Two Harvard Medical School researchers say state Physician Health Programs (PHPs) pose ethical issues and potential conflicts of interest.
“We would like discussion about the nature and practice of PHPs by a broad spectrum of physicians who are not involved with the programs in any way, and even people outside of medicine,” says J. Wesley Boyd, MD, Ph.D., a psychiatrist at Cambridge Health Alliance and an assistant clinical professor at Harvard Medical School, who coauthored a commentary with John R. Knight, M.D., in December’s Journal of Addiction Medicine.
The pair previously served as PHP associate directors and are calling for national standards, a formal appeals process and a nation-wide system for licensing and periodic auditing.
“We do think there should be national standards that are debated and openly discussed and agreed upon, because otherwise you’ve got these little fiefdoms operating largely outside of the scrutiny of everybody,” Boyd says.
Most states have PHPs, which meet with, assess and monitor physicians referred for substance abuse or other mental and behavioral health problems.
Luis T. Sanchez, M.D., director of the Massachusetts Physician Health Services, a nonprofit subsidiary of the Massachusetts Medical Society, says he thinks the authors are misguided in seeking national standards.
“The reality is that every state has its own way of doing things,” Sanchez says, noting the individual medical boards and legislatures.
“Each state tries to comply with the state legislative practice act and whatever other pertinent rules and bylaws there are.
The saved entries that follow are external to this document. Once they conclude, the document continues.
===== config.mk =====
export PLATFORM = sky130hd
export DESIGN_NAME = flash_query_host
export DESIGN_NICKNAME = d
export VERILOG_FILES = /design/src/rtl/flash_query_pkg.sv /design/src/rtl/flash_bus_cycle.sv /design/src/rtl/flash_query_host.sv
export SDC_FILE = /design/constraint.sdc
export NUM_CORES = 1
export LEC_CHECK = 0
export BUFFER_PORTS_ARGS = -buffer_cell sky130_fd_sc_hd__buf_2
export CORE_MARGIN = 1
export CORE_UTILIZATION = 45
export CTS_CLUSTER_DIAMETER = 60
export CTS_CLUSTER_SIZE = 28
export DETAILED_ROUTE_END_ITERATION = 16
export GPL_ROUTABILITY_DRIVEN = 0
export GPL_TIMING_DRIVEN = 0
export HOLD_SLACK_MARGIN = 0.1
export PLACE_DENSITY = 0.65
export SYNTH_ARGS = -nofsm -noshare
export SYNTH_HDL_FRONTEND = slang
export SYNTH_SLANG_ARGS = --single-unit

===== constraint.sdc =====
create_clock -name aclk -period 2.29 [get_ports aclk]
set_input_delay 0.1145 -clock aclk [delete_from_list [all_inputs] [get_ports aclk]]
set_output_delay 0.1145 -clock aclk [all_outputs]
set_load 0.02 [all_outputs]

===== src/rtl/flash_query_pkg.sv =====
// constants for the flash query-mode host controller
package flash_query_pkg;

  // register word offsets (byte addresses on the register bus)
  localparam logic [7:0] ctrl_offset   = 8'h00;
  localparam logic [7:0] addr_offset   = 8'h04;
  localparam logic [7:0] wdata_offset  = 8'h08;
  localparam logic [7:0] rdata_offset  = 8'h0c;
  localparam logic [7:0] status_offset = 8'h10;

  // control register fields
  localparam int ctrl_go_bit       = 0;
  localparam int ctrl_op_lsb       = 1;
  localparam int ctrl_byte_mode_bit = 3;
  localparam logic [1:0] op_enter_query = 2'h0;
  localparam logic [1:0] op_exit_query  = 2'h1;
  localparam logic [1:0] op_read        = 2'h2;
  localparam logic [1:0] op_write       = 2'h3;

  // status register fields
  localparam int status_busy_bit    = 0;
  localparam int status_query_bit   = 1;
  localparam int status_sig_bit     = 2;
  localparam int status_refused_bit = 3;
  localparam int status_ready_bit   = 4;

  // reset values
  localparam logic [19:0] addr_reset  = 20'h00000;
  localparam logic [15:0] wdata_reset = 16'h0000;

  // flash command and table values
  localparam logic [15:0] query_cmd        = 16'h0098;
  localparam logic [20:0] query_word_addr  = 21'h000055;
  localparam logic [20:0] query_byte_addr  = 21'h0000aa;
  localparam logic [15:0] reset_cmd_default = 16'h00f0;
  localparam logic [19:0] sig_addr_q = 20'h00010;
  localparam logic [19:0] sig_addr_r = 20'h00011;
  localparam logic [19:0] sig_addr_y = 20'h00012;
  localparam logic [15:0] sig_char_q = 16'h0051;
  localparam logic [15:0] sig_char_r = 16'h0052;
  localparam logic [15:0] sig_char_y = 16'h0059;

  // bus answers
  localparam logic [1:0] resp_okay   = 2'h0;
  localparam logic [1:0] resp_slverr = 2'h2;

  // timing
  localparam int clk_period_ns = 10;
  localparam int t_setup_ns    = 10;
  localparam int t_strobe_ns   = 40;
  localparam int t_hold_ns     = 10;
  localparam int t_read_ns     = 80;
  localparam int sync_stages   = 2;
  localparam logic [3:0] setup_cycles  = 4'((t_setup_ns + clk_period_ns - 1) / clk_period_ns);
  localparam logic [3:0] strobe_cycles = 4'((t_strobe_ns + clk_period_ns - 1) / clk_period_ns);
  localparam logic [3:0] hold_cycles   = 4'((t_hold_ns + clk_period_ns - 1) / clk_period_ns);
  localparam logic [3:0] read_cycles   =
    4'((t_read_ns + clk_period_ns - 1) / clk_period_ns + sync_stages);

endpackage : flash_query_pkg


===== src/rtl/flash_bus_cycle.sv =====
// one asynchronous flash bus cycle, read or write, from the host side
`timescale 1ns/10ps
module flash_bus_cycle (
  input  wire logic        aclk,
  input  wire logic        aresetn,
  input  wire logic        start,
  input  wire logic        is_write,
  input  wire logic [20:0] addr,
  input  wire logic [15:0] wdata,
  output logic             done,
  output logic [15:0]      rdata,
  output logic [20:0]      flash_addr,
  output logic             flash_ce_n,
  output logic             flash_we_n,
  output logic             flash_oe_n,
  output logic [15:0]      flash_dq_out,
  output logic             flash_dq_oe_n,
  input  wire logic [15:0] flash_dq_in
);

  typedef enum logic [1:0] {cyc_idle, cyc_setup, cyc_strobe, cyc_hold} cyc_state_type;

  typedef struct packed {
    cyc_state_type state;
    logic [3:0]    count;
    logic          write;
    logic          done;
    logic [20:0]   addr;
    logic [15:0]   wdata;
    logic [15:0]   rdata;
    logic          ce_n;
    logic          we_n;
    logic          oe_n;
    logic          dq_oe_n;
    logic [15:0]   dq_meta;
    logic [15:0]   dq_sync;
  } cyc_regs_type;

  cyc_regs_type r;
  cyc_regs_type next_r;

  always_comb begin
    next_r = r;
    next_r.done = 1'b0;
    // data lines pass two flops before anything reads them
    next_r.dq_meta = flash_dq_in;
    next_r.dq_sync = r.dq_meta;
    case (r.state)
      cyc_idle: begin
        if (start) begin
          next_r.state = cyc_setup;
          next_r.count = flash_query_pkg::setup_cycles;
          next_r.write = is_write;
          next_r.addr = addr;
          next_r.wdata = wdata;
          next_r.ce_n = 1'b0;
          next_r.dq_oe_n = ~is_write;
        end
      end
      cyc_setup: begin
        next_r.count = r.count - 4'h1;
        if (r.count == 4'h1) begin
          next_r.state = cyc_strobe;
          // addr settled early: address stable before the later falling strobe
          if (r.write) begin
            next_r.we_n = 1'b0;
            next_r.count = flash_query_pkg::strobe_cycles;
          end else begin
            next_r.oe_n = 1'b0;
            next_r.count = flash_query_pkg::read_cycles;
          end
        end
      end
      cyc_strobe: begin
        next_r.count = r.count - 4'h1;
        if (r.count == 4'h1) begin
          next_r.state = cyc_hold;
          next_r.count = flash_query_pkg::hold_cycles;
          // data latch edge: we rises first, ce stays low one hold period
          next_r.we_n = 1'b1;
          next_r.oe_n = 1'b1;
          if (!r.write) begin
            next_r.rdata = r.dq_sync;
          end
        end
      end
      cyc_hold: begin
        next_r.count = r.count - 4'h1;
        next_r.ce_n = 1'b1;
        if (r.count == 4'h1) begin
          // data released on the same edge that ce goes high again
          next_r.dq_oe_n = 1'b1;
          next_r.state = cyc_idle;
          next_r.done = 1'b1;
        end
      end
      default: next_r.state = cyc_idle;
    endcase
  end

  always_ff @(posedge aclk) begin
    if (!aresetn) begin
      r.state <= cyc_idle;
      r.count <= 4'h0;
      r.write <= 1'b0;
      r.done <= 1'b0;
      r.addr <= 21'h000000;
      r.wdata <= 16'h0000;
      r.rdata <= 16'h0000;
      r.ce_n <= 1'b1;
      r.we_n <= 1'b1;
      r.oe_n <= 1'b1;
      r.dq_oe_n <= 1'b1;
      r.dq_meta <= 16'h0000;
      r.dq_sync <= 16'h0000;
    end else begin
      r <= next_r;
    end
  end

  assign done          = r.done;
  assign rdata         = r.rdata;
  assign flash_addr    = r.addr;
  assign flash_ce_n    = r.ce_n;
  assign flash_we_n    = r.we_n;
  assign flash_oe_n    = r.oe_n;
  assign flash_dq_out  = r.wdata;
  assign flash_dq_oe_n = r.dq_oe_n;

endmodule : flash_bus_cycle


===== src/rtl/flash_query_host.sv =====
// host controller that drives flash query mode from register commands
//
// Contract
// - query command 98h at 55h/AAh enters query
// - only the reset command leaves query mode
// - address latched on later falling strobe
// - data latched on first rising strobe
//
// Decided for this implementation: register access over AXI4-Lite and the placing of the registers.
`timescale 1ns/10ps
module flash_query_host #(
  parameter logic [15:0] reset_cmd = flash_query_pkg::reset_cmd_default
) (
  input  wire logic        aclk,
  input  wire logic        aresetn,
  input  wire logic [7:0]  s_axi_awaddr,
  input  wire logic        s_axi_awvalid,
  output logic             s_axi_awready,
  input  wire logic [31:0] s_axi_wdata,
  input  wire logic [3:0]  s_axi_wstrb,
  input  wire logic        s_axi_wvalid,
  output logic             s_axi_wready,
  output logic [1:0]       s_axi_bresp,
  output logic             s_axi_bvalid,
  input  wire logic        s_axi_bready,
  input  wire logic [7:0]  s_axi_araddr,
  input  wire logic        s_axi_arvalid,
  output logic             s_axi_arready,
  output logic [31:0]      s_axi_rdata,
  output logic [1:0]       s_axi_rresp,
  output logic             s_axi_rvalid,
  input  wire logic        s_axi_rready,
  output logic [20:0]      flash_addr,
  output logic             flash_ce_n,
  output logic             flash_we_n,
  output logic             flash_oe_n,
  output logic             flash_word_mode,
  output logic [15:0]      flash_dq_out,
  output logic             flash_dq_oe_n,
  input  wire logic [15:0] flash_dq_in,
  input  wire logic        flash_ready
);

  typedef enum logic [1:0] {op_idle, op_wait_ready, op_run} op_state_type;

  typedef struct packed {
    logic         aw_held;
    logic [7:0]   aw_addr;
    logic         w_held;
    logic [31:0]  w_data;
    logic [3:0]   w_strb;
    logic         bvalid;
    logic [1:0]   bresp;
    logic         rvalid;
    logic [1:0]   rresp;
    logic [31:0]  rdata;
    logic [1:0]   op;
    logic         byte_mode;
    logic [19:0]  addr;
    logic [15:0]  wdata;
    logic [15:0]  rdata_flash;
    logic         in_query;
    logic [2:0]   sig_seen;
    logic         refused;
    op_state_type state;
    logic         cyc_start;
    logic         ready_meta;
    logic         ready_sync;
  } host_regs_type;

  host_regs_type r;
  host_regs_type next_r;

  logic        cyc_done;
  logic [15:0] cyc_rdata;
  logic [20:0] cyc_addr;
  logic [15:0] cyc_wdata;
  logic        cyc_write;

  // address and data driven to the flash for the pending operation
  always_comb begin
    cyc_addr = {1'b0, r.addr};
    cyc_wdata = r.wdata;
    cyc_write = 1'b1;
    case (r.op)
      flash_query_pkg::op_enter_query: begin
        // query entry: word or byte command address
        cyc_addr = r.byte_mode ? flash_query_pkg::query_byte_addr
                               : flash_query_pkg::query_word_addr;
        cyc_wdata = flash_query_pkg::query_cmd;
      end
      flash_query_pkg::op_exit_query: begin
        // reset command: address is a don't care
        cyc_addr = 21'h000000;
        cyc_wdata = reset_cmd;
      end
      flash_query_pkg::op_read: begin
        // byte addressing: table word n sits at byte 2n
        cyc_addr = r.byte_mode ? {r.addr, 1'b0} : {1'b0, r.addr};
        cyc_write = 1'b0;
      end
      default: begin
        cyc_write = 1'b1;
      end
    endcase
  end

  always_comb begin
    logic [31:0] status_word;
    logic        go;
    logic        wr_fire;
    status_word = 32'h00000000;
    go = 1'b0;
    wr_fire = 1'b0;
    next_r = r;
    next_r.cyc_start = 1'b0;
    // ready pin passes two flops before it is looked at
    next_r.ready_meta = flash_ready;
    next_r.ready_sync = r.ready_meta;

    status_word[flash_query_pkg::status_busy_bit]    = (r.state != op_idle);
    status_word[flash_query_pkg::status_query_bit]   = r.in_query;
    status_word[flash_query_pkg::status_sig_bit]     = &r.sig_seen;
    status_word[flash_query_pkg::status_refused_bit] = r.refused;
    status_word[flash_query_pkg::status_ready_bit]   = r.ready_sync;

    // write address and data are taken in either order
    if (s_axi_awvalid && !r.aw_held) begin
      next_r.aw_held = 1'b1;
      next_r.aw_addr = s_axi_awaddr;
    end
    if (s_axi_wvalid && !r.w_held) begin
      next_r.w_held = 1'b1;
      next_r.w_data = s_axi_wdata;
      next_r.w_strb = s_axi_wstrb;
    end
    if (r.aw_held && r.w_held && !r.bvalid) begin
      wr_fire = 1'b1;
      next_r.aw_held = 1'b0;
      next_r.w_held = 1'b0;
      next_r.bvalid = 1'b1;
      next_r.bresp = flash_query_pkg::resp_okay;
      if (r.aw_addr == flash_query_pkg::ctrl_offset) begin
        if (r.w_strb[0]) begin
          go = r.w_data[flash_query_pkg::ctrl_go_bit];
          if (r.state == op_idle) begin
            next_r.byte_mode = r.w_data[flash_query_pkg::ctrl_byte_mode_bit];
            next_r.op = r.w_data[flash_query_pkg::ctrl_op_lsb +: 2];
          end
        end
      end else if (r.aw_addr == flash_query_pkg::addr_offset) begin
        if (r.w_strb[0]) next_r.addr[7:0] = r.w_data[7:0];
        if (r.w_strb[1]) next_r.addr[15:8] = r.w_data[15:8];
        if (r.w_strb[2]) next_r.addr[19:16] = r.w_data[19:16];
      end else if (r.aw_addr == flash_query_pkg::wdata_offset) begin
        if (r.w_strb[0]) next_r.wdata[7:0] = r.w_data[7:0];
        if (r.w_strb[1]) next_r.wdata[15:8] = r.w_data[15:8];
      end else if (r.aw_addr == flash_query_pkg::status_offset) begin
        // write one to clear; a refusal in the same cycle wins below
        if (r.w_strb[0] && r.w_data[flash_query_pkg::status_refused_bit]) begin
          next_r.refused = 1'b0;
        end
      end else if (r.aw_addr != flash_query_pkg::rdata_offset) begin
        next_r.bresp = flash_query_pkg::resp_slverr;
      end
    end
    if (r.bvalid && s_axi_bready) begin
      next_r.bvalid = 1'b0;
    end

    // read channel: answer one cycle after the address is taken
    if (s_axi_arvalid && !r.rvalid) begin
      next_r.rvalid = 1'b1;
      next_r.rresp = flash_query_pkg::resp_okay;
      next_r.rdata = 32'h00000000;
      if (s_axi_araddr == flash_query_pkg::ctrl_offset) begin
        next_r.rdata[flash_query_pkg::ctrl_op_lsb +: 2] = r.op;
        next_r.rdata[flash_query_pkg::ctrl_byte_mode_bit] = r.byte_mode;
      end else if (s_axi_araddr == flash_query_pkg::addr_offset) begin
        next_r.rdata[19:0] = r.addr;
      end else if (s_axi_araddr == flash_query_pkg::wdata_offset) begin
        next_r.rdata[15:0] = r.wdata;
      end else if (s_axi_araddr == flash_query_pkg::rdata_offset) begin
        next_r.rdata[15:0] = r.rdata_flash;
      end else if (s_axi_araddr == flash_query_pkg::status_offset) begin
        next_r.rdata = status_word;
      end else begin
        next_r.rresp = flash_query_pkg::resp_slverr;
      end
    end else if (r.rvalid && s_axi_rready) begin
      next_r.rvalid = 1'b0;
    end

    // operation sequencer
    case (r.state)
      op_idle: begin
        if (go && wr_fire) begin
          next_r.state = op_wait_ready;
        end
      end
      op_wait_ready: begin
        // no entry while busy: wait for the ready pin first
        if (r.ready_sync) begin
          next_r.state = op_run;
          next_r.cyc_start = 1'b1;
        end
      end
      op_run: begin
        if (cyc_done) begin
          next_r.state = op_idle;
          if (r.op == flash_query_pkg::op_enter_query) begin
            next_r.in_query = 1'b1;
            next_r.sig_seen = 3'h0;
          end else if (r.op == flash_query_pkg::op_exit_query) begin
            // leave query: only after the reset command
            next_r.in_query = 1'b0;
            next_r.sig_seen = 3'h0;
          end else if (r.op == flash_query_pkg::op_read) begin
            // data pins beyond the low byte float in byte mode
            next_r.rdata_flash = r.byte_mode ? {8'h00, cyc_rdata[7:0]} : cyc_rdata;
            // signature check: Q, R, Y at 10h-12h
            if (r.in_query) begin
              if (r.addr == flash_query_pkg::sig_addr_q) begin
                next_r.sig_seen[0] = (cyc_rdata[7:0] == flash_query_pkg::sig_char_q[7:0]);
              end else if (r.addr == flash_query_pkg::sig_addr_r) begin
                next_r.sig_seen[1] = (cyc_rdata[7:0] == flash_query_pkg::sig_char_r[7:0]);
              end else if (r.addr == flash_query_pkg::sig_addr_y) begin
                next_r.sig_seen[2] = (cyc_rdata[7:0] == flash_query_pkg::sig_char_y[7:0]);
              end
            end
          end
        end
      end
      default: next_r.state = op_idle;
    endcase

    // a go while an operation runs is dropped and flagged
    if (go && wr_fire && r.state != op_idle) begin
      next_r.refused = 1'b1;
    end
  end

  always_ff @(posedge aclk) begin
    if (!aresetn) begin
      r.aw_held <= 1'b0;
      r.aw_addr <= 8'h00;
      r.w_held <= 1'b0;
      r.w_data <= 32'h00000000;
      r.w_strb <= 4'h0;
      r.bvalid <= 1'b0;
      r.bresp <= 2'h0;
      r.rvalid <= 1'b0;
      r.rresp <= 2'h0;
      r.rdata <= 32'h00000000;
      r.op <= flash_query_pkg::op_enter_query;
      r.byte_mode <= 1'b0;
      r.addr <= flash_query_pkg::addr_reset;
      r.wdata <= flash_query_pkg::wdata_reset;
      r.rdata_flash <= 16'h0000;
      r.in_query <= 1'b0;
      r.sig_seen <= 3'h0;
      r.refused <= 1'b0;
      r.state <= op_idle;
      r.cyc_start <= 1'b0;
      r.ready_meta <= 1'b0;
      r.ready_sync <= 1'b0;
    end else begin
      r <= next_r;
    end
  end

  flash_bus_cycle u_cycle (
    .aclk          (aclk),
    .aresetn       (aresetn),
    .start         (r.cyc_start),
    .is_write      (cyc_write),
    .addr          (cyc_addr),
    .wdata         (cyc_wdata),
    .done          (cyc_done),
    .rdata         (cyc_rdata),
    .flash_addr    (flash_addr),
    .flash_ce_n    (flash_ce_n),
    .flash_we_n    (flash_we_n),
    .flash_oe_n    (flash_oe_n),
    .flash_dq_out  (flash_dq_out),
    .flash_dq_oe_n (flash_dq_oe_n),
    .flash_dq_in   (flash_dq_in)
  );

  assign s_axi_awready   = !r.aw_held;
  assign s_axi_wready    = !r.w_held;
  assign s_axi_bvalid    = r.bvalid;
  assign s_axi_bresp     = r.bresp;
  assign s_axi_arready   = !r.rvalid;
  assign s_axi_rvalid    = r.rvalid;
  assign s_axi_rresp     = r.rresp;
  assign s_axi_rdata     = r.rdata;
  assign flash_word_mode = !r.byte_mode;

endmodule : flash_query_host


* Word level (Yosys, flattened, before mapping) *
Index checks and enable logic that the tools add are counted.
Widths: inputs -> output; s select.

cells by class
  add/sub/neg operators = 1
  equality and inequality tests = 36
  mux-type cells = 66
  bitwise operators = 6
  reductions and logical operators = 58

operators by type and width
  cell                 number
  $pmux 21 s3          1
  $eq 20x5->1 const B  3
  $mux 16              3
  $mux 18              2
  $pmux 16 s2          1
  $mux 30              1
  $reduce_and 4->1     7
  $mux 1               26
  $eq 8x4->1 const B   3
  $eq 8x7->1 const B   3
  $mux 2               12
  $pmux 6 s4           1
  $mux 21              1
  $mux 20              1
  $reduce_and 5->1     4
  $ne 2x1->1 const B   9
  $eq 8x3->1 const B   2
  $eq 8x5->1 const B   2
  $logic_not 8->1      2
  $reduce_bool 2->1    8
  $mux 3               5
  $reduce_and 3->1     5
  $reduce_bool 3->1    5
  $mux 14              1
  23 further kinds     59

word-level totals
  bits in registers = 233
  bits of input ports = 76

* Longest topological paths before layout *
  word-level depth = 8
  gate-level depth with buffers = 9
  mapped depth without buffers = 7

* Modules after synthesis *
From an unflattened synthesis, not the netlist that was laid out.

unflattened totals
  cells, all modules = 1121
  area total of the unflattened synthesis = 9993.3 um^2

modules (own cells, without submodules)
  module            instances  cells an instance  area an instance (um^2)
  flash_query_host  1          710                6125.9
  flash_bus_cycle   1          411                3867.5

* Worst setup path before layout *
Ideal clock, no wire load.

  path type = flip-flop to flip-flop
  from = register r[141] (netlist bit)
  to = register r[27] (netlist bit)
  setup time = 128 ps
  data arrival time = 1950 ps
  data required time = 2162 ps
  setup slack = 212 ps
  stages on the path, launching flop included = 6
  buffers on the path = 0
  clock period less this slack = 2078 ps
  cell sequence = dfxtp_1 -> or4_4 -> nor4_4 -> nand3_4 -> mux2i_1 -> nor2_1

between the ends
  cells in the longest elaborated chain, start to end = 3
  elaborated cells on any way between the ends = 6

ends and longest elaborated chain
  what                                           RTL line                                          source
  start: declaration                             flash_query_host.sv:71                            host_regs_type r;
  start signal: assignment                       flash_query_host.sv:268                           r <= next_r;
  $eq 8x3->1 or $logic_not 8->1 (tied branches)  flash_query_host.sv:151, flash_query_host.sv:143
  $not 1->1 (no line)                            n/a
  $reduce_and 5->1 (no line) (*)                 n/a

Every way passes the cells marked *; elsewhere a longest branch is shown, timed or not.
A chain may end at the register's enable or synchronous reset.

* Worst setup path after layout *
  from = register u_cycle.r[91] (netlist bit)
  to = register u_cycle.rdata[12] (netlist name)

between the ends
  cells in the longest elaborated chain, start to end = 2

ends and longest elaborated chain
  what                        RTL line                source
  start: declaration          flash_bus_cycle.sv:39   cyc_regs_type r;
  start signal: assignment    flash_bus_cycle.sv:117  r <= next_r;
  $eq 4x1->1                  flash_bus_cycle.sv:76   if (r.count == 4'h1) begin
  $reduce_and 3->1 (no line)  n/a

Every way passes these cells.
There is no national body, so that would not work and doesn’t work, and is not needed from my point of view.”
“But we do adhere to guidelines,” Sanchez says, noting that the Federation of State Physician Health Programs, of which he was previously president, established guidelines, in addition to three other organizations in the past year. He is also on a task force to assist the American Medical Association in developing guidelines.
Boyd acknowledges that PHPs have a “drastically” higher success rate in treating substance abuse (with reported abstinence rates around 75-80 percent) than other forms of substance abuse treatment. However, the authors say the nature of the system is “coercive” because referred physicians have little choice but to cooperate if they wish to continue practicing medicine.
Sanchez says the hospital or organization where a physician works is obligated to report substance abuse issues to the licensing board, which can impose disciplinary action, suspensions, or take a physician out of practice. In Massachusetts, an exception to that reporting law is if there is no patient safety issue and no other laws violated, the physician can be referred to the PHP. “The reporting agency and licensing board have that authority,” Sanchez says. “What we try to do is reach out to physicians and get them involved before it becomes an impairment, before patients get affected.”
The threat of losing one’s license may contribute to the higher recovery rate among physicians, says Rick Barnett, Psy.D., LADC, president of the Vermont Psychological Association, who previously ran a training program on addiction for resident physicians.
Barnett says health care professional addiction rates are about the same as the general population, with the exception of some specialties where it may be higher. “I think that the treatment success rate is greater because they have their careers directly on the line a lot of the times, so they have way more incentive to try to stay sober and recover,” similar to airline pilots, Barnett says.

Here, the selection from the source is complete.